#### Problem to work on
Could you output all of the records below exactly as they appear?

Dataset entries:
* * * * *

==> src/rtl/btm_bitsel.sv <==
module btm_bitsel #(
   parameter int DATA_W = 8,
   localparam int IDX_W = $clog2(DATA_W)
) (
   input  logic [IDX_W-1:0]  idx,
   output logic [DATA_W-1:0] mask
);
   for (genvar g = 0; g < DATA_W; g++) begin : g_dec
      assign mask[g] = (idx == IDX_W'(g));
   end
endmodule

==> src/rtl/btm_alu.sv <==
module btm_alu
   import btm_pkg::*;
#(
   parameter int DATA_W = 8
) (
   input  logic [2:0]        op,
   input  logic [DATA_W-1:0] mem,
   input  logic [DATA_W-1:0] acc,
   input  logic [DATA_W-1:0] imm,
   input  logic [DATA_W-1:0] mask,
   output logic [DATA_W-1:0] res,
   output logic              we,
   output logic              taken,
   output logic              upd,
   output logic              n_new,
   output logic              v_new,
   output logic              z_new
);
   logic bit_on;
   assign bit_on = |(mem & mask);

   always_comb begin
      res   = mem;
      we    = 1'b0;
      taken = 1'b0;
      upd   = 1'b0;
      case (btm_op_e'(op))
         OP_TST_IMM: begin res = mem & imm;  upd = 1'b1; end
         OP_TST_SET: begin res = mem | acc;  upd = 1'b1; we = 1'b1; end
         OP_TST_CLR: begin res = mem & ~acc; upd = 1'b1; we = 1'b1; end
         OP_BIT_CLR: begin res = mem & ~mask; we = 1'b1; end
         OP_BIT_SET: begin res = mem | mask;  we = 1'b1; end
         OP_BR_CLR:  taken = ~bit_on;
         OP_BR_SET:  taken = bit_on;
         default:    ;
      endcase
   end

   assign n_new = mem[DATA_W-1];
   assign v_new = mem[DATA_W-2];
   assign z_new = (res == '0);
endmodule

* * * * *

#### Worked solution
==> src/rtl/btm_bitsel.sv <==
module btm_bitsel #(
   parameter int DATA_W = 8,
   localparam int IDX_W = $clog2(DATA_W)
) (
   input  logic [IDX_W-1:0]  idx,
   output logic [DATA_W-1:0] mask
);
   for (genvar g = 0; g < DATA_W; g++) begin : g_dec
      assign mask[g] = (idx == IDX_W'(g));
   end
endmodule

==> src/rtl/btm_alu.sv <==
module btm_alu
   import btm_pkg::*;
#(
   parameter int DATA_W = 8
) (
   input  logic [2:0]        op,
   input  logic [DATA_W-1:0] mem,
   input  logic [DATA_W-1:0] acc,
   input  logic [DATA_W-1:0] imm,
   input  logic [DATA_W-1:0] mask,
   output logic [DATA_W-1:0] res,
   output logic              we,
   output logic              taken,
   output logic              upd,
   output logic              n_new,
   output logic              v_new,
   output logic              z_new
);
   logic bit_on;
   assign bit_on = |(mem & mask);

   always_comb begin
      res   = mem;
      we    = 1'b0;
      taken = 1'b0;
      upd   = 1'b0;
      case (btm_op_e'(op))
         OP_TST_IMM: begin res = mem & imm;  upd = 1'b1; end
         OP_TST_SET: begin res = mem | acc;  upd = 1'b1; we = 1'b1; end
         OP_TST_CLR: begin res = mem & ~acc; upd = 1'b1; we = 1'b1; end
         OP_BIT_CLR: begin res = mem & ~mask; we = 1'b1; end
         OP_BIT_SET: begin res = mem | mask;  we = 1'b1; end
         OP_BR_CLR:  taken = ~bit_on;
         OP_BR_SET:  taken = bit_on;
         default:    ;
      endcase
   end

   assign n_new = mem[DATA_W-1];
   assign v_new = mem[DATA_W-2];
   assign z_new = (res == '0);
endmodule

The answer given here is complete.